--- START ---

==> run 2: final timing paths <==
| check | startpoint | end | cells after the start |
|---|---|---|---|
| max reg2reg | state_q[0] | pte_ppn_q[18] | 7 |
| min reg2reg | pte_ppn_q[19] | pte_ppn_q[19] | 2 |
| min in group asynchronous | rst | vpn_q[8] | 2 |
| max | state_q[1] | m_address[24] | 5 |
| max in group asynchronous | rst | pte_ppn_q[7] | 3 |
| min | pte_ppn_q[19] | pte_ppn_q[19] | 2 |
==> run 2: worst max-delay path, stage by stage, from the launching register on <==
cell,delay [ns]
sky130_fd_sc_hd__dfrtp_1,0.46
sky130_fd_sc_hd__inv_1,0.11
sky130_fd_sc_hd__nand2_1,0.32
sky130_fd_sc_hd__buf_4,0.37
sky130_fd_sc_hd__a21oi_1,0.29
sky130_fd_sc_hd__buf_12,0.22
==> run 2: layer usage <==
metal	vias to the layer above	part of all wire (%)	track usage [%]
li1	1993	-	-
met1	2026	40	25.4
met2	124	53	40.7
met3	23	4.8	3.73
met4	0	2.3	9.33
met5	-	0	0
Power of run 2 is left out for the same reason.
--- config.mk ---
export PLATFORM = sky130hd
export DESIGN_NAME = keypad_matrix_scanner_flat
export DESIGN_NICKNAME = d
export VERILOG_FILES = /design/src/rtl/keypad_matrix_scanner_if.sv /design/src/rtl/keypad_matrix_scanner.sv /design/src/flat_wrapper.sv
export SDC_FILE = /design/constraint.sdc
export NUM_CORES = 1
export LEC_CHECK = 0
export ABC_AREA = 0
export CAP_MARGIN = 10
export CORE_MARGIN = 3
export CORE_UTILIZATION = 56
export CTS_BUF_LIST = sky130_fd_sc_hd__clkbuf_8
export CTS_CLUSTER_SIZE = 40
export DETAILED_ROUTE_END_ITERATION = 16
export DONT_BUFFER_PORTS = 1
export PLACE_DENSITY = 0.78
export REMOVE_ABC_BUFFERS = 1
export SETUP_SLACK_MARGIN = 0.5
export SKIP_CTS_REPAIR_TIMING = 1
export SLEW_MARGIN = 5
export SYNTH_ARGS = -nofsm -noshare
export SYNTH_HDL_FRONTEND = slang
export SYNTH_SLANG_ARGS = --single-unit
--- constraint.sdc ---
create_clock -name clk -period 2.9 [get_ports clk]
set_clock_uncertainty 0.1 [all_clocks]
set_input_delay 0.435 -clock clk [delete_from_list [all_inputs] [get_ports clk]]
set_output_delay 0.435 -clock clk [all_outputs]
set_load 0.01 [all_outputs]
--- src/rtl/keypad_matrix_scanner_if.sv ---
// Keypad matrix scanner interface: row drive, column sense and decoded key outputs.
interface keypad_matrix_scanner_if;
    logic [3:0] row;
    logic [3:0] col;
    logic       key_valid;
    logic [3:0] key_code;
    logic       key_down;

    // Scanner side drives the rows and key outputs; keypad side drives the columns.
    modport master (
        output row,
        output key_valid,
        output key_code,
        output key_down,
        input  col
    );

    modport slave (
        input  row,
        input  key_valid,
        input  key_code,
        input  key_down,
        output col
    );
endinterface

--- src/rtl/keypad_matrix_scanner.sv ---
// 4x4 active-low matrix keypad scanner with tick-paced scanning and press/release debounce.
module keypad_matrix_scanner #(
    parameter int unsigned TICK_DIV   = 1000000,
    parameter int unsigned DEBOUNCE_N = 2
) (
    input  logic                           clk,
    input  logic                           rst,
    keypad_matrix_scanner_if.master        kp_io
);
    localparam int unsigned     CntW     = $clog2(TICK_DIV);
    localparam logic [CntW-1:0] TickLast = CntW'(TICK_DIV - 1);
    localparam logic [3:0]      DebLast  = 4'(DEBOUNCE_N);

    typedef enum logic [1:0] {StScan, StDebounce, StPressed, StRelease} state_e;

    logic [CntW-1:0] tick_cnt_q;
    logic            tick;
    logic [3:0]      col_meta_q;
    logic [3:0]      col_s_q;
    state_e          state_q;
    logic [1:0]      row_idx_q;
    logic [1:0]      col_idx_q;
    logic [3:0]      row_q;
    logic [3:0]      deb_cnt_q;
    logic [3:0]      deb_cnt_inc;
    logic            key_valid_q;
    logic [3:0]      key_code_q;
    logic            key_down_q;
    logic [1:0]      col_sel;
    logic            col_low;

    // Free-running scan step divider; tick marks the last cycle of each step.
    always_ff @(posedge clk or negedge rst) begin
        if (!rst) begin
            tick_cnt_q <= '0;
        end else if (tick) begin
            tick_cnt_q <= '0;
        end else begin
            tick_cnt_q <= tick_cnt_q + CntW'(1);
        end
    end

    assign tick = (tick_cnt_q == TickLast);

    // Two-flop synchronizer for the asynchronous column inputs; idle level is all high.
    always_ff @(posedge clk or negedge rst) begin
        if (!rst) begin
            col_meta_q <= 4'hF;
            col_s_q    <= 4'hF;
        end else begin
            col_meta_q <= kp_io.col;
            col_s_q    <= col_meta_q;
        end
    end

    // Priority encoder: lowest-index low column wins.
    always_comb begin
        col_sel = 2'd0;
        for (int i = 3; i >= 0; i--) begin
            if (!col_s_q[i]) begin
                col_sel = 2'(i);
            end
        end
    end

    assign col_low     = ~col_s_q[col_idx_q];
    assign deb_cnt_inc = deb_cnt_q + 4'd1;

    // Scan/debounce FSM with registered row drive and key outputs; only moves on ticks.
    always_ff @(posedge clk or negedge rst) begin
        if (!rst) begin
            state_q     <= StScan;
            row_idx_q   <= 2'd0;
            row_q       <= 4'b1110;
            col_idx_q   <= 2'd0;
            deb_cnt_q   <= 4'd0;
            key_valid_q <= 1'b0;
            key_code_q  <= 4'd0;
            key_down_q  <= 1'b0;
        end else begin
            key_valid_q <= 1'b0;
            if (tick) begin
                unique case (state_q)
                    StScan: begin
                        if (col_s_q == 4'hF) begin
                            row_idx_q <= row_idx_q + 2'd1;
                            row_q     <= {row_q[2:0], row_q[3]};
                        end else begin
                            col_idx_q <= col_sel;
                            deb_cnt_q <= 4'd1;
                            state_q   <= StDebounce;
                        end
                    end
                    StDebounce: begin
                        if (col_low) begin
                            deb_cnt_q <= deb_cnt_inc;
                            if (deb_cnt_inc == DebLast) begin
                                state_q     <= StPressed;
                                key_code_q  <= {row_idx_q, col_idx_q};
                                key_valid_q <= 1'b1;
                                key_down_q  <= 1'b1;
                            end
                        end else begin
                            // Bounce: drop the candidate silently and keep scanning.
                            state_q   <= StScan;
                            row_idx_q <= row_idx_q + 2'd1;
                            row_q     <= {row_q[2:0], row_q[3]};
                        end
                    end
                    StPressed: begin
                        if (!col_low) begin
                            deb_cnt_q <= 4'd1;
                            state_q   <= StRelease;
                        end
                    end
                    StRelease: begin
                        if (!col_low) begin
                            deb_cnt_q <= deb_cnt_inc;
                            if (deb_cnt_inc == DebLast) begin
                                key_down_q <= 1'b0;
                                state_q    <= StScan;
                                row_idx_q  <= row_idx_q + 2'd1;
                                row_q      <= {row_q[2:0], row_q[3]};
                            end
                        end else begin
                            // Release glitch: key is still held, no new event.
                            state_q <= StPressed;
                        end
                    end
                    default: state_q <= StScan;
                endcase
            end
        end
    end

    assign kp_io.row       = row_q;
    assign kp_io.key_valid = key_valid_q;
    assign kp_io.key_code  = key_code_q;
    assign kp_io.key_down  = key_down_q;
endmodule
--- src/rtl/fp_mult_seq.sv ---
// Sequential IEEE-754-style floating-point multiplier.
// Operands are classified, normal significands are multiplied with a
// one-bit-per-cycle shift-add loop, then normalised and rounded to nearest
// even. NaN, infinity and zero operands bypass the multiplier. Denormal
// inputs are treated as signed zero and no denormal result is produced.
module fp_mult_seq #(
    parameter int EXP_W = 8,
    parameter int MAN_W = 23
) (
    input  logic                   clk,
    input  logic                   rst_n,
    input  logic                   in_valid,
    output logic                   in_ready,
    input  logic [EXP_W+MAN_W:0]   a,
    input  logic [EXP_W+MAN_W:0]   b,
    output logic                   out_valid,
    input  logic                   out_ready,
    output logic [EXP_W+MAN_W:0]   product,
    output logic [3:0]             flags
);

    // Handshake: an operand pair is taken on a rising edge where
    // in_valid && in_ready; a result is consumed on a rising edge where
    // out_valid && out_ready. Only one operation is in flight, so in_ready
    // is high only in IDLE and product/flags are frozen while out_valid waits.

    localparam int W    = 1 + EXP_W + MAN_W;
    localparam int SW   = MAN_W + 1;           // significand incl. hidden bit
    localparam int PW   = 2 * SW;              // full product width
    localparam int EW2  = EXP_W + 2;           // signed working exponent
    localparam int CW   = $clog2(MAN_W + 2);   // multiplier cycle counter
    localparam int BIAS = (1 << (EXP_W - 1)) - 1;
    localparam int EMAX = (1 << EXP_W) - 1;

    localparam logic [W-1:0] QNAN = {1'b0, {EXP_W{1'b1}}, 1'b1, {(MAN_W-1){1'b0}}};

    typedef enum logic [2:0] {
        S_IDLE,
        S_CLASSIFY,
        S_MULT,
        S_ROUND,
        S_DONE
    } state_t;

    state_t           state_q, state_d;
    logic [W-1:0]     a_q, a_d;
    logic [W-1:0]     b_q, b_d;
    logic             sign_q, sign_d;
    logic [EW2-1:0]   exp_sum_q, exp_sum_d;
    logic [SW-1:0]    mcand_q, mcand_d;
    logic [PW-1:0]    acc_q, acc_d;
    logic [CW-1:0]    cnt_q, cnt_d;
    logic [W-1:0]     product_q, product_d;
    logic [3:0]       flags_q, flags_d;
    logic             out_valid_q, out_valid_d;
    logic             in_ready_q, in_ready_d;

    // Operand field decode of the registered operands
    logic [EXP_W-1:0] ea, eb;
    logic [MAN_W-1:0] fa, fb;
    logic             a_nan, b_nan, a_snan, b_snan;
    logic             a_inf, b_inf, a_zero, b_zero;
    logic             res_sign;

    assign ea       = a_q[W-2:MAN_W];
    assign eb       = b_q[W-2:MAN_W];
    assign fa       = a_q[MAN_W-1:0];
    assign fb       = b_q[MAN_W-1:0];
    assign a_nan    = (&ea) && (|fa);
    assign b_nan    = (&eb) && (|fb);
    assign a_snan   = a_nan && !fa[MAN_W-1];
    assign b_snan   = b_nan && !fb[MAN_W-1];
    assign a_inf    = (&ea) && !(|fa);
    assign b_inf    = (&eb) && !(|fb);
    assign a_zero   = !(|ea);                  // denormals flush to zero here
    assign b_zero   = !(|eb);
    assign res_sign = a_q[W-1] ^ b_q[W-1];

    // One shift-add step: add multiplicand into the upper half when the
    // current multiplier bit (acc LSB) is set, then shift right by one.
    logic [SW:0] mult_sum;
    assign mult_sum = {1'b0, acc_q[PW-1:SW]} + {1'b0, (acc_q[0] ? mcand_q : {SW{1'b0}})};

    logic [MAN_W-1:0] rnd_frac;
    logic [MAN_W:0]   frac_r;
    logic             guard, sticky, round_up, rnd_inexact;
    logic [EW2-1:0]   e_rnd;
    logic [W-1:0]     rnd_product;
    logic [3:0]       rnd_flags;

    // Normalise, round to nearest even and range-check the finished product
    always_comb begin
        if (acc_q[PW-1]) begin
            rnd_frac = acc_q[PW-2:SW];
            guard    = acc_q[SW-1];
            sticky   = |acc_q[SW-2:0];
        end else begin
            rnd_frac = acc_q[PW-3:SW-1];
            guard    = acc_q[SW-2];
            sticky   = |acc_q[SW-3:0];
        end
        round_up    = guard & (sticky | rnd_frac[0]);
        // The hidden bit is always 1, so a carry out of the fraction means
        // the significand reached 2.0 and renormalises to 1.0 (fraction 0).
        frac_r      = {1'b0, rnd_frac} + {{MAN_W{1'b0}}, round_up};
        e_rnd       = exp_sum_q + EW2'(acc_q[PW-1]) + EW2'(frac_r[MAN_W]);
        rnd_inexact = guard | sticky;
        if ($signed(e_rnd) >= $signed(EW2'(EMAX))) begin
            rnd_product = {sign_q, {EXP_W{1'b1}}, {MAN_W{1'b0}}};
            rnd_flags   = 4'b0101;
        end else if ($signed(e_rnd) < $signed(EW2'(1))) begin
            rnd_product = {sign_q, {(W-1){1'b0}}};
            rnd_flags   = 4'b0011;
        end else begin
            rnd_product = {sign_q, e_rnd[EXP_W-1:0], frac_r[MAN_W-1:0]};
            rnd_flags   = {3'b000, rnd_inexact};
        end
    end

    // Next-state and next-datapath logic for the whole operation sequence
    always_comb begin
        state_d     = state_q;
        a_d         = a_q;
        b_d         = b_q;
        sign_d      = sign_q;
        exp_sum_d   = exp_sum_q;
        mcand_d     = mcand_q;
        acc_d       = acc_q;
        cnt_d       = cnt_q;
        product_d   = product_q;
        flags_d     = flags_q;
        case (state_q)
            S_IDLE: begin
                if (in_valid && in_ready_q) begin
                    a_d       = a;
                    b_d       = b;
                    product_d = '0;
                    flags_d   = '0;
                    state_d   = S_CLASSIFY;
                end
            end
            S_CLASSIFY: begin
                sign_d = res_sign;
                if (a_nan || b_nan) begin
                    product_d = QNAN;
                    flags_d   = {(a_snan || b_snan), 3'b000};
                    state_d   = S_DONE;
                end else if ((a_inf && b_zero) || (b_inf && a_zero)) begin
                    product_d = QNAN;
                    flags_d   = 4'b1000;
                    state_d   = S_DONE;
                end else if (a_inf || b_inf) begin
                    product_d = {res_sign, {EXP_W{1'b1}}, {MAN_W{1'b0}}};
                    flags_d   = 4'b0000;
                    state_d   = S_DONE;
                end else if (a_zero || b_zero) begin
                    product_d = {res_sign, {(W-1){1'b0}}};
                    flags_d   = 4'b0000;
                    state_d   = S_DONE;
                end else begin
                    mcand_d   = {1'b1, fa};
                    acc_d     = {{SW{1'b0}}, 1'b1, fb};
                    exp_sum_d = EW2'(ea) + EW2'(eb) - EW2'(BIAS);
                    cnt_d     = '0;
                    state_d   = S_MULT;
                end
            end
            S_MULT: begin
                acc_d = {mult_sum, acc_q[SW-1:1]};
                if (cnt_q == CW'(MAN_W)) begin
                    cnt_d   = '0;
                    state_d = S_ROUND;
                end else begin
                    cnt_d = cnt_q + CW'(1);
                end
            end
            S_ROUND: begin
                product_d = rnd_product;
                flags_d   = rnd_flags;
                state_d   = S_DONE;
            end
            S_DONE: begin
                if (out_valid_q && out_ready) begin
                    state_d = S_IDLE;
                end
            end
            default: state_d = S_IDLE;
        endcase
        // out_valid is raised one cycle after entering DONE and dropped on
        // the consuming edge.
        out_valid_d = (state_q == S_DONE) && !(out_valid_q && out_ready);
        in_ready_d  = (state_d == S_IDLE);
    end

    // State and datapath registers; reset aborts any in-flight operation
    always_ff @(posedge clk or negedge rst_n) begin
        if (!rst_n) begin
            state_q     <= S_IDLE;
            a_q         <= '0;
            b_q         <= '0;
            sign_q      <= 1'b0;
            exp_sum_q   <= '0;
            mcand_q     <= '0;
            acc_q       <= '0;
            cnt_q       <= '0;
            product_q   <= '0;
            flags_q     <= '0;
            out_valid_q <= 1'b0;
            in_ready_q  <= 1'b1;
        end else begin
            state_q     <= state_d;
            a_q         <= a_d;
            b_q         <= b_d;
            sign_q      <= sign_d;
            exp_sum_q   <= exp_sum_d;
            mcand_q     <= mcand_d;
            acc_q       <= acc_d;
            cnt_q       <= cnt_d;
            product_q   <= product_d;
            flags_q     <= flags_d;
            out_valid_q <= out_valid_d;
            in_ready_q  <= in_ready_d;
        end
    end

    assign in_ready  = in_ready_q;
    assign out_valid = out_valid_q;
    assign product   = product_q;
    assign flags     = flags_q;

endmodule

--- END ---

• [Task objective]
Your job is to copy out every line from the records above that has the word "group".

• [Response area]
| min in group asynchronous | rst | vpn_q[8] | 2 |
| max in group asynchronous | rst | pte_ppn_q[7] | 3 |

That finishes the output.